Como padres de una niña con necesidades médicas complejas, mi esposa y yo hemos librado muchas batallas de inclusión a nivel local y federal. Pero nada como una pandemia mundial para exponer la situación precaria de personas como Natalia en nuestra sociedad.
Por Samuel L. Caraballo
El jueves por la tarde de la primera semana de marzo del 2020, mi hija mayor Natalia, que tiene síndrome de Down y autismo, regresó de la escuela feliz como siempre. Ya para la hora de la cena, notamos que tenía una tos seca muy extraña que hacía que sus pulmones vibraran de una manera que nunca antes había escuchado. A la hora de ir a la cama, la niña tenía una fiebre de 102 grados que duró por los siguientes nueve días.
En ese momento de la pandemia, programar una prueba de Covid en Estados Unidos era casi imposible. Mi esposa y yo llamamos desesperadamente a todos los centros médicos en el área metropolitana de Boston, Massachusetts. Quedamos atrapados en un ciclo interminable de intercambios con médicos, enfermeras pediátricas y el Departamento de Salud Pública, sin suerte.
Como padres de una niña con necesidades médicas complejas, mi esposa y yo hemos librado muchas batallas de inclusión a nivel local y federal. Esto incluye conflictos legales con distintos distritos escolares en el área de Nueva Inglaterra. Pero nada como una pandemia mundial para exponer la situación precaria de personas como Natalia en nuestra sociedad.

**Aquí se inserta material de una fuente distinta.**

--- src/cie_consts.vh ---
// constants for the instruction execute block: opcodes, register offsets, fields, resets
`ifndef CIE_CONSTS_VH
`define CIE_CONSTS_VH

// ----------------------------------------------------------------
// instruction words (10 bits)
// ----------------------------------------------------------------
`define CIE_OP_NOP        10'h000
`define CIE_OP_ADD_MEM    10'h00A
`define CIE_OP_ADD_MEM_C  10'h00B
`define CIE_OP_ADD_IMM    10'h060
`define CIE_OP_IMM_MASK   10'h3F0
`define CIE_OP_CONV_START 10'h29F
`define CIE_OP_WDT_STOP   10'h29C
`define CIE_OP_SEL_CERAM  10'h29A
`define CIE_OP_SEL_RC     10'h29B
`define CIE_OP_MODE_TO_A  10'h252
`define CIE_OP_A_TO_MODE  10'h2B6

// ----------------------------------------------------------------
// register byte offsets
// ----------------------------------------------------------------
`define CIE_REG_INSTR     8'h00
`define CIE_REG_ACC       8'h04
`define CIE_REG_CARRY     8'h08
`define CIE_REG_DPTR      8'h0C
`define CIE_REG_RAMDATA   8'h10
`define CIE_REG_CONVCTRL  8'h14
`define CIE_REG_MODE      8'h18
`define CIE_REG_PC        8'h1C
`define CIE_REG_FLAGS     8'h20
`define CIE_REG_INTSTAT   8'h24
`define CIE_REG_INTMASK   8'h28

// ----------------------------------------------------------------
// field positions
// ----------------------------------------------------------------
`define CIE_CONV_MODE_BIT 3
`define CIE_FLG_DONE      0
`define CIE_FLG_SKIP      1
`define CIE_FLG_WDT_ARM   2
`define CIE_FLG_CLK_RC    3
`define CIE_EV_CONV       0
`define CIE_EV_COMP       1
`define CIE_EV_DONE       2
`define CIE_EV_SKIP       3

// ----------------------------------------------------------------
// reset values
// ----------------------------------------------------------------
`define CIE_RST_NIB       4'h0
`define CIE_RST_PC        8'h00
`define CIE_RST_INSTR     10'h000
`define CIE_RST_WORD      32'h0000_0000

`endif

--- src/cie_execute.v ---
// instruction execute core with ahb-lite register access
//
// Added by the designer: the register addresses and the AHB-Lite interface to the registers.
`timescale 1ns/1ps
`include "cie_consts.vh"

// Overview of operation
// - add-immediate adds low four opcode bits to accumulator, result back in accumulator.
// - add-immediate never changes the carry flag.
// - add-immediate skips the next instruction when no overflow, else runs it.
// - conversion start clears done flag; with mode bit 0 starts a conversion.
// - with mode bit 1 conversion start clears done flag and starts comparator.
// - the mode bit is bit 3 of the converter control register.
// - add-memory adds ram nibble at data pointer to accumulator; carry unchanged.
// - add-memory-with-carry adds accumulator, ram nibble, carry; carry gets carry out.
// - no-operation only advances the program counter by one.
// - watchdog-stop-enable arms halting the watchdog; watchdog runs until stop done.
// - ceramic select switches system clock source to ceramic resonator.
// - rc select switches system clock source to rc oscillator.
module cie_execute
(
    input  wire        sys_clk,
    input  wire        rst_n,
    input  wire        hsel,
    input  wire [31:0] haddr,
    input  wire [1:0]  htrans,
    input  wire        hwrite,
    input  wire [2:0]  hsize,
    input  wire [31:0] hwdata,
    input  wire        hready,
    output wire [31:0] hrdata,
    output wire        hreadyout,
    output wire        hresp,
    input  wire        convDone,
    output wire        convStart,
    output wire        compStart,
    output wire        wdtStopArm,
    output wire        clkSelRc,
    output wire        irq
);

    // ----------------------------------------------------------------
    // state
    // ----------------------------------------------------------------
    reg  [31:0] hrdata_q;
    reg         hreadyout_q;
    reg         hresp_q;
    reg         wrPend_q;
    reg         rdPend_q;
    reg  [7:0]  addr_q;
    reg  [9:0]  instr_q;
    reg  [3:0]  acc_q;
    reg         carry_q;
    reg  [3:0]  dptr_q;
    wire [63:0] ramFlat;
    reg  [3:0]  convCtrl_q;
    reg  [3:0]  mode_q;
    reg  [7:0]  pc_q;
    reg         doneFlag_q;
    reg         skip_q;
    reg         wdtArm_q;
    reg         clkRc_q;
    reg  [3:0]  intStat_q;
    reg  [3:0]  intMask_q;
    reg         convStart_q;
    reg         compStart_q;
    reg         irq_q;

    reg  [3:0]  acc_d;
    reg         carry_d;
    reg  [3:0]  mode_d;
    reg         skip_d;
    reg         wdtArm_d;
    reg         clkRc_d;
    reg         convGo;
    reg         compGo;
    reg         doneClr;
    reg  [4:0]  sum;
    reg  [31:0] rdMux;

    wire        addrTaken = hsel & hready & htrans[1];
    wire        wrNow     = wrPend_q;
    wire [9:0]  wrInstr   = hwdata[9:0];
    wire        execNow   = wrNow & (addr_q == `CIE_REG_INSTR);
    wire [3:0]  ramNib    = ramFlat[{dptr_q, 2'b00} +: 4];
    wire [3:0]  evNow;

    assign hrdata     = hrdata_q;
    assign hreadyout  = hreadyout_q;
    assign hresp      = hresp_q;
    assign convStart  = convStart_q;
    assign compStart  = compStart_q;
    assign wdtStopArm = wdtArm_q;
    assign clkSelRc   = clkRc_q;
    assign irq        = irq_q;

    // ----------------------------------------------------------------
    // instruction decode and execute
    // ----------------------------------------------------------------
    always @*
    begin
        acc_d    = acc_q;
        carry_d  = carry_q;
        mode_d   = mode_q;
        skip_d   = skip_q;
        wdtArm_d = wdtArm_q;
        clkRc_d  = clkRc_q;
        convGo   = 1'b0;
        compGo   = 1'b0;
        doneClr  = 1'b0;
        sum      = 5'h00;
        if (execNow)
        begin
            skip_d = 1'b0;
            if (!skip_q)
            begin
                if ((wrInstr & `CIE_OP_IMM_MASK) == `CIE_OP_ADD_IMM)
                begin
                    sum    = {1'b0, acc_q} + {1'b0, wrInstr[3:0]};
                    acc_d  = sum[3:0];
                    skip_d = ~sum[4];
                end
                else
                begin
                    case (wrInstr)
                        `CIE_OP_ADD_MEM:
                        begin
                            sum   = {1'b0, acc_q} + {1'b0, ramNib};
                            acc_d = sum[3:0];
                        end
                        `CIE_OP_ADD_MEM_C:
                        begin
                            sum     = {1'b0, acc_q} + {1'b0, ramNib} + {4'h0, carry_q};
                            acc_d   = sum[3:0];
                            carry_d = sum[4];
                        end
                        `CIE_OP_CONV_START:
                        begin
                            doneClr = 1'b1;
                            convGo  = ~convCtrl_q[`CIE_CONV_MODE_BIT];
                            compGo  = convCtrl_q[`CIE_CONV_MODE_BIT];
                        end
                        `CIE_OP_WDT_STOP:   wdtArm_d = 1'b1;
                        `CIE_OP_SEL_CERAM:  clkRc_d  = 1'b0;
                        `CIE_OP_SEL_RC:     clkRc_d  = 1'b1;
                        `CIE_OP_MODE_TO_A:  acc_d    = mode_q;
                        `CIE_OP_A_TO_MODE:  mode_d   = acc_q;
                        default:            acc_d    = acc_q;
                    endcase
                end
            end
        end
    end

    assign evNow = {execNow & skip_d, convDone, compGo, convGo};

    // ----------------------------------------------------------------
    // read mux
    // ----------------------------------------------------------------
    always @*
    begin
        rdMux = `CIE_RST_WORD;
        case (addr_q)
            `CIE_REG_INSTR:    rdMux = {22'h00_0000, instr_q};
            `CIE_REG_ACC:      rdMux = {28'h000_0000, acc_q};
            `CIE_REG_CARRY:    rdMux = {31'h0000_0000, carry_q};
            `CIE_REG_DPTR:     rdMux = {28'h000_0000, dptr_q};
            `CIE_REG_RAMDATA:  rdMux = {28'h000_0000, ramNib};
            `CIE_REG_CONVCTRL: rdMux = {28'h000_0000, convCtrl_q};
            `CIE_REG_MODE:     rdMux = {28'h000_0000, mode_q};
            `CIE_REG_PC:       rdMux = {24'h00_0000, pc_q};
            `CIE_REG_FLAGS:    rdMux = {28'h000_0000, clkRc_q, wdtArm_q, skip_q, doneFlag_q};
            `CIE_REG_INTSTAT:  rdMux = {28'h000_0000, intStat_q};
            `CIE_REG_INTMASK:  rdMux = {28'h000_0000, intMask_q};
            default:           rdMux = `CIE_RST_WORD;
        endcase
    end

    // ----------------------------------------------------------------
    // bus slave: writes zero-wait, reads one wait state
    // ----------------------------------------------------------------
    always @(posedge sys_clk)
    begin
        if (!rst_n)
        begin
            hrdata_q    <= `CIE_RST_WORD;
            hreadyout_q <= 1'b1;
            hresp_q     <= 1'b0;
            wrPend_q    <= 1'b0;
            rdPend_q    <= 1'b0;
            addr_q      <= 8'h00;
        end
        else
        begin
            hresp_q <= 1'b0;
            if (rdPend_q)
            begin
                hrdata_q    <= rdMux;
                hreadyout_q <= 1'b1;
                rdPend_q    <= 1'b0;
                wrPend_q    <= 1'b0;
            end
            else
            begin
                wrPend_q <= addrTaken & hwrite;
                rdPend_q <= addrTaken & ~hwrite;
                if (addrTaken)
                begin
                    addr_q      <= {haddr[7:2], 2'b00};
                    hreadyout_q <= hwrite;
                end
            end
        end
    end

    // ----------------------------------------------------------------
    // core registers
    // ----------------------------------------------------------------
    always @(posedge sys_clk)
    begin
        if (!rst_n)
        begin
            instr_q     <= `CIE_RST_INSTR;
            acc_q       <= `CIE_RST_NIB;
            carry_q     <= 1'b0;
            dptr_q      <= `CIE_RST_NIB;
            convCtrl_q  <= `CIE_RST_NIB;
            mode_q      <= `CIE_RST_NIB;
            pc_q        <= `CIE_RST_PC;
            doneFlag_q  <= 1'b0;
            skip_q      <= 1'b0;
            wdtArm_q    <= 1'b0;
            clkRc_q     <= 1'b0;
            intStat_q   <= `CIE_RST_NIB;
            intMask_q   <= `CIE_RST_NIB;
            convStart_q <= 1'b0;
            compStart_q <= 1'b0;
            irq_q       <= 1'b0;
        end
        else
        begin
            acc_q       <= acc_d;
            carry_q     <= carry_d;
            mode_q      <= mode_d;
            skip_q      <= skip_d;
            wdtArm_q    <= wdtArm_d;
            clkRc_q     <= clkRc_d;
            convStart_q <= convGo;
            compStart_q <= compGo;
            if (execNow)
            begin
                instr_q <= wrInstr;
                pc_q    <= pc_q + 8'h01;
            end
            // completion from the converter wins over the clearing start
            if (convDone)
                doneFlag_q <= 1'b1;
            else if (doneClr)
                doneFlag_q <= 1'b0;
            if (wrNow)
            begin
                case (addr_q)
                    `CIE_REG_ACC:      acc_q      <= hwdata[3:0];
                    `CIE_REG_CARRY:    carry_q    <= hwdata[0];
                    `CIE_REG_DPTR:     dptr_q     <= hwdata[3:0];
                    `CIE_REG_CONVCTRL: convCtrl_q <= hwdata[3:0];
                    `CIE_REG_MODE:     mode_q     <= hwdata[3:0];
                    `CIE_REG_INTMASK:  intMask_q  <= hwdata[3:0];
                    default:           dptr_q     <= dptr_q;
                endcase
            end
            // new events win over a write-one clear
            if (wrNow && addr_q == `CIE_REG_INTSTAT)
                intStat_q <= (intStat_q & ~hwdata[3:0]) | evNow;
            else
                intStat_q <= intStat_q | evNow;
            irq_q <= |((intStat_q | evNow) & intMask_q &
                       ~((wrNow && addr_q == `CIE_REG_INTSTAT) ? hwdata[3:0] & ~evNow : 4'h0));
        end
    end

    // ----------------------------------------------------------------
    // data ram, one nibble per entry
    // ----------------------------------------------------------------
    genvar gi;
    generate
        for (gi = 0; gi < 16; gi = gi + 1)
        begin : gRam
            // each entry owns its flip-flops so the storage has one driver per nibble
            reg [3:0] nib_q;
            always @(posedge sys_clk)
            begin
                if (!rst_n)
                    nib_q <= `CIE_RST_NIB;
                else if (wrNow && addr_q == `CIE_REG_RAMDATA && dptr_q == gi)
                    nib_q <= hwdata[3:0];
            end
            assign ramFlat[gi*4 +: 4] = nib_q;
        end
    endgenerate

endmodule // cie_execute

Cuando los primeros casos de Covid comenzaron a surgir en los EE. UU., distintas jurisdicciones de la nación comenzaron a publicar lo que se conoce como “Estándares de Atención Médica en Caso de Crisis'' (conocido en Inglés como Crisis Standards of Care o “CSC”). Los estados emiten este tipo de recomendaciones durante las crisis de salud nacional con el propósito de racionar los recursos médicos en los hospitales y los centros de salud.
Para mi consternación, muchas de estas pautas establecen que las personas como mi hija – es decir, las personas con discapacidades cognitivas e intelectuales – serían relegadas al “final de la línea” en caso de escasez de personal médico o de ventiladores.
Conozco bien los prejuicios y las prácticas de exclusión en nuestra sociedad. Sin embargo, la forma tan explícita en que estos estándares denigraban el valor de la vida de personas como mi hija es desconcertante.
Dichos estándares de crisis sanitaria ignoran el hecho de que Natalia es el miembro más saludable de nuestro hogar. Natalia es la integrante de mi familia con mejor disposición para enfrentar los desafíos de la vida. Estas recomendaciones de políticas de salud ignoran que a pesar de su condición, la vida de Natalia es una vida digna y que ella no ha sido más que una bendición para su familia y quienes la conocen.
En esos nueve días en los que mi hija luchó con lo que sospechamos fue Covid, mi esposa y yo tuvimos los recursos para cuidarla en nuestro hogar. Sin embargo, fue desgarrador saber que las jurisdicciones en esta nación estaban aconsejando a los hospitales y centros de salud a negarle el cuidado médico a personas con perfiles similares al de Natalia en medio de una pandemia global.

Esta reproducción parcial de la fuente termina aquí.